Assigned task: Please set down exactly the lines of the listing below from the line containing "drt pass-1 iters = 6 (-1)" through the line containing "utilization after layout = 46.0%", both lines included, leaving out all other lines.
*** Data in this exercise ***
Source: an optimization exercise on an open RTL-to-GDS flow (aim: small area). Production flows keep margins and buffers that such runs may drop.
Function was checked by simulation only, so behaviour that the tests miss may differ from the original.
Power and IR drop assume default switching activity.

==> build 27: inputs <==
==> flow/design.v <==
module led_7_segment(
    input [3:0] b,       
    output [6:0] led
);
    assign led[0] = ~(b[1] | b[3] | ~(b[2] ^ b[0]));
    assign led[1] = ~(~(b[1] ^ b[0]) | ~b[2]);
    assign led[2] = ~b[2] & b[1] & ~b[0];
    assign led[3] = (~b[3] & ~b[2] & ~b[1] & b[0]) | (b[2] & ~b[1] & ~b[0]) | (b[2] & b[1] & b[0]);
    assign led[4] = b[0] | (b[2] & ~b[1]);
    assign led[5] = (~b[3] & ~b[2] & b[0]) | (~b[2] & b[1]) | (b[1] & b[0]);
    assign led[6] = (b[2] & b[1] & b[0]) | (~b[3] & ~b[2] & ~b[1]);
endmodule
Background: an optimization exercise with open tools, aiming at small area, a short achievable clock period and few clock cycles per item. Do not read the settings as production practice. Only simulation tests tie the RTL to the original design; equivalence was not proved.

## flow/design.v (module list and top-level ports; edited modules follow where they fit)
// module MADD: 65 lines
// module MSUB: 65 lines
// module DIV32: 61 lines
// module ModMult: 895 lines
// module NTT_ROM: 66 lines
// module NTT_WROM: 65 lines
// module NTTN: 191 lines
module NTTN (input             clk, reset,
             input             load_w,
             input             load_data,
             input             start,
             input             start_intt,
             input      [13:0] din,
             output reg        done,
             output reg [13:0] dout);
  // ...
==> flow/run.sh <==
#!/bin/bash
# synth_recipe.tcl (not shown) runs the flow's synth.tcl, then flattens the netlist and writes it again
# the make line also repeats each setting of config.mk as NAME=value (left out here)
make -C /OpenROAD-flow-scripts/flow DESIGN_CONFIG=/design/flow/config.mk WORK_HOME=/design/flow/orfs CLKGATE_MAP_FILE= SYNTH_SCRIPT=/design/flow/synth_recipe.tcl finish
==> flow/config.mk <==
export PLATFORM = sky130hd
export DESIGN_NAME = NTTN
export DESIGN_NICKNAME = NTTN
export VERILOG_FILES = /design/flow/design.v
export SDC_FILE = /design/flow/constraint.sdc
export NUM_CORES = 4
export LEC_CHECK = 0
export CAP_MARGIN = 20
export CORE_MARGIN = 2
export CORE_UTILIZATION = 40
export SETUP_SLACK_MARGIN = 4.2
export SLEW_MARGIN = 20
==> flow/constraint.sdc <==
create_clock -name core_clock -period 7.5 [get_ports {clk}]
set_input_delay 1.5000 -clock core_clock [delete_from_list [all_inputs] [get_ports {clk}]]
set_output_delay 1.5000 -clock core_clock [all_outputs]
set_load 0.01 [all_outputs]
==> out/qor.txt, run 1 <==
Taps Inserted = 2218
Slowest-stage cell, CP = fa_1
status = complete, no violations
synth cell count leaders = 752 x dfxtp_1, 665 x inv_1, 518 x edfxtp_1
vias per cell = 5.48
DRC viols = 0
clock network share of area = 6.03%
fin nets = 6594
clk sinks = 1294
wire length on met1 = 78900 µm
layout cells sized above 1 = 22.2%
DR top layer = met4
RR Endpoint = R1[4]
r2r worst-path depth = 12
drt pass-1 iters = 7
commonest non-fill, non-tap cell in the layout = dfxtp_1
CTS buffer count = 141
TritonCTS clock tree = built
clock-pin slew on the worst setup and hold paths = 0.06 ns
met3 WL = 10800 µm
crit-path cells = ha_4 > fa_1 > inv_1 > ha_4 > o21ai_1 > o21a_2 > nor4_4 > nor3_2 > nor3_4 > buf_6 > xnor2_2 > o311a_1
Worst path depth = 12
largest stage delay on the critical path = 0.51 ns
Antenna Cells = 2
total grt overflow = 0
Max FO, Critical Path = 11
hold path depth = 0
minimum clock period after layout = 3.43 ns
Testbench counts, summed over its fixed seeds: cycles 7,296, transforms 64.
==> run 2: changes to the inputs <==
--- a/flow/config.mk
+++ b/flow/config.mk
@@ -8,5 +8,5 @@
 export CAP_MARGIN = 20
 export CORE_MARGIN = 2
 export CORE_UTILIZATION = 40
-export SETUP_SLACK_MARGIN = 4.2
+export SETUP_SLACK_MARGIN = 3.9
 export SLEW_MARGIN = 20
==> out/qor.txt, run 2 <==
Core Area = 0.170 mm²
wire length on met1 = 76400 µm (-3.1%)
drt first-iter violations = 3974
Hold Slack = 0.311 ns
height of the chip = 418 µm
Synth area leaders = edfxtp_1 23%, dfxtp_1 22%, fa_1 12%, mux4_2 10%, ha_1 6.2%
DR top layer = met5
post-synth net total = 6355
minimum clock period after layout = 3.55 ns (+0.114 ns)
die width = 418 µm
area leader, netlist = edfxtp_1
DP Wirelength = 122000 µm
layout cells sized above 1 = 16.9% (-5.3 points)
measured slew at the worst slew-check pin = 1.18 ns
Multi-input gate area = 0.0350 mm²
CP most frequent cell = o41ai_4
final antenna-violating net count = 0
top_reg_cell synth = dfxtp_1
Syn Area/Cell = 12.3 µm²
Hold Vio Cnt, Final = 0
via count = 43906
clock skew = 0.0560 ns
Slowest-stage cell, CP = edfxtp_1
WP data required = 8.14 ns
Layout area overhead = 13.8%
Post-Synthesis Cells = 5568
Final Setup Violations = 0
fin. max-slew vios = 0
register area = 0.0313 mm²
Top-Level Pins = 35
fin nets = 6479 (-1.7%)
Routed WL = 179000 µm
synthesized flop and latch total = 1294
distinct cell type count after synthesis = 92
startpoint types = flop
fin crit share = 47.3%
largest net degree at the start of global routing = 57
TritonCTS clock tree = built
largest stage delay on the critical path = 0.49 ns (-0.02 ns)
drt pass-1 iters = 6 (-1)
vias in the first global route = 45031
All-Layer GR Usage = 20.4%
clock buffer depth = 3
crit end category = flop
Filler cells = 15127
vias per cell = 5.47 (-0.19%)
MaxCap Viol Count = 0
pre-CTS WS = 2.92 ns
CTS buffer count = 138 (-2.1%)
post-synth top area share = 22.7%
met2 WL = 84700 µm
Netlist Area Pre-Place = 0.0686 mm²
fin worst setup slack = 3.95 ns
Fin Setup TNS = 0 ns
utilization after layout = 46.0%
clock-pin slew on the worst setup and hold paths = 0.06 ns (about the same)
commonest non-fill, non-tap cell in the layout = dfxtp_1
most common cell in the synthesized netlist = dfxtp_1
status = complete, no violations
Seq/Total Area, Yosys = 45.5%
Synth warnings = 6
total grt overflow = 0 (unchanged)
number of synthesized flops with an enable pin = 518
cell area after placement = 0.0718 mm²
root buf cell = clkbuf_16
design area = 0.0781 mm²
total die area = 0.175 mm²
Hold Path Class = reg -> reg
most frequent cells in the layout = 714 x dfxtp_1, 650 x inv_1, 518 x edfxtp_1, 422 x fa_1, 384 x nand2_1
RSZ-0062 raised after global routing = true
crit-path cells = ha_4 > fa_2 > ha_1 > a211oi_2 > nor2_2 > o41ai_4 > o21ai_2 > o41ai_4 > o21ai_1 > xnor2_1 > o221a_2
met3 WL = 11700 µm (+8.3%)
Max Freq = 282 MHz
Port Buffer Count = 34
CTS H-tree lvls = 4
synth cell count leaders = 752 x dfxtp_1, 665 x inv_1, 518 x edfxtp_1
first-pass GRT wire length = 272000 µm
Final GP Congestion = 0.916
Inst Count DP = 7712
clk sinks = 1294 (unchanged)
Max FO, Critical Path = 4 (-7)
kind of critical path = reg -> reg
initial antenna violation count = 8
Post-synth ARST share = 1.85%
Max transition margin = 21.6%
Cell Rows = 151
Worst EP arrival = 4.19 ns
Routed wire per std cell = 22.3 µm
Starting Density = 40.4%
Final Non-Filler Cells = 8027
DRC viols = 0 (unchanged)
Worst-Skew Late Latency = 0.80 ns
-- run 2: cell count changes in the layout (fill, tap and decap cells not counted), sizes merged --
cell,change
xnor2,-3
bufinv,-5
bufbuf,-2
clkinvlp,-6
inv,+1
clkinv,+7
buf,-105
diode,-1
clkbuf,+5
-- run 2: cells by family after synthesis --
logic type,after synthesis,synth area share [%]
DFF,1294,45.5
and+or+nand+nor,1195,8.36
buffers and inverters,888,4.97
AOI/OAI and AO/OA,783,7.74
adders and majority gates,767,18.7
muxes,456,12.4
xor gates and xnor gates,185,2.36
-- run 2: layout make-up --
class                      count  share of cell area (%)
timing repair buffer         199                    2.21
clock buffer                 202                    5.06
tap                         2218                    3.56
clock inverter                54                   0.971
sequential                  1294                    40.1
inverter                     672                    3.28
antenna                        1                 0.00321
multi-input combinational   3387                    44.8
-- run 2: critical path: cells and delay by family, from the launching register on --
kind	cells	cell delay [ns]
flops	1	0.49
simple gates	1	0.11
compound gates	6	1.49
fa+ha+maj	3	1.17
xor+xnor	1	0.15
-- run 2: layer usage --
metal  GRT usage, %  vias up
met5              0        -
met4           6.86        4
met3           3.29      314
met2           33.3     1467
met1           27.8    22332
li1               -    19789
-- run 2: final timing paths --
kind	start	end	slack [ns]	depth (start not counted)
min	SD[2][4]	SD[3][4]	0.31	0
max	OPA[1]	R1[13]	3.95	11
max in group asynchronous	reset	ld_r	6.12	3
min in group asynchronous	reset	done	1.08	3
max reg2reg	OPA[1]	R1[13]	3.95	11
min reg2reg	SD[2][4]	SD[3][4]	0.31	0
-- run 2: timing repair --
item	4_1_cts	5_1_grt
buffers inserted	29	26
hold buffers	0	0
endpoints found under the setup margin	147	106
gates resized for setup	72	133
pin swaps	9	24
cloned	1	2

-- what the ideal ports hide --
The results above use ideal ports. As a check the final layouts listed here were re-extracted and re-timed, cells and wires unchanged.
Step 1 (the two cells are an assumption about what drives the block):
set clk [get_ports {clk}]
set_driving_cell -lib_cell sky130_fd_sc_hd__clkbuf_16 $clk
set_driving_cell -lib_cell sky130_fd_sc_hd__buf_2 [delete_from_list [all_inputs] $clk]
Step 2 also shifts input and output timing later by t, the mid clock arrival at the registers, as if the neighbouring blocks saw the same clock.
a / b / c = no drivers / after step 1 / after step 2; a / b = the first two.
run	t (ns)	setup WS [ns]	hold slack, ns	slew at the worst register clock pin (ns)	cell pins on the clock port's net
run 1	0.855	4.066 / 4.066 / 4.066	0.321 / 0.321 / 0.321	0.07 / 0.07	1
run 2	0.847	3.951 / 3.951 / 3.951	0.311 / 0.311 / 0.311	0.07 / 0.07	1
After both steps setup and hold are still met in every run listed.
*** End of Data in this exercise ***
Response to this task:
drt pass-1 iters = 6 (-1)
vias in the first global route = 45031
All-Layer GR Usage = 20.4%
clock buffer depth = 3
crit end category = flop
Filler cells = 15127
vias per cell = 5.47 (-0.19%)
MaxCap Viol Count = 0
pre-CTS WS = 2.92 ns
CTS buffer count = 138 (-2.1%)
post-synth top area share = 22.7%
met2 WL = 84700 µm
Netlist Area Pre-Place = 0.0686 mm²
fin worst setup slack = 3.95 ns
Fin Setup TNS = 0 ns
utilization after layout = 46.0%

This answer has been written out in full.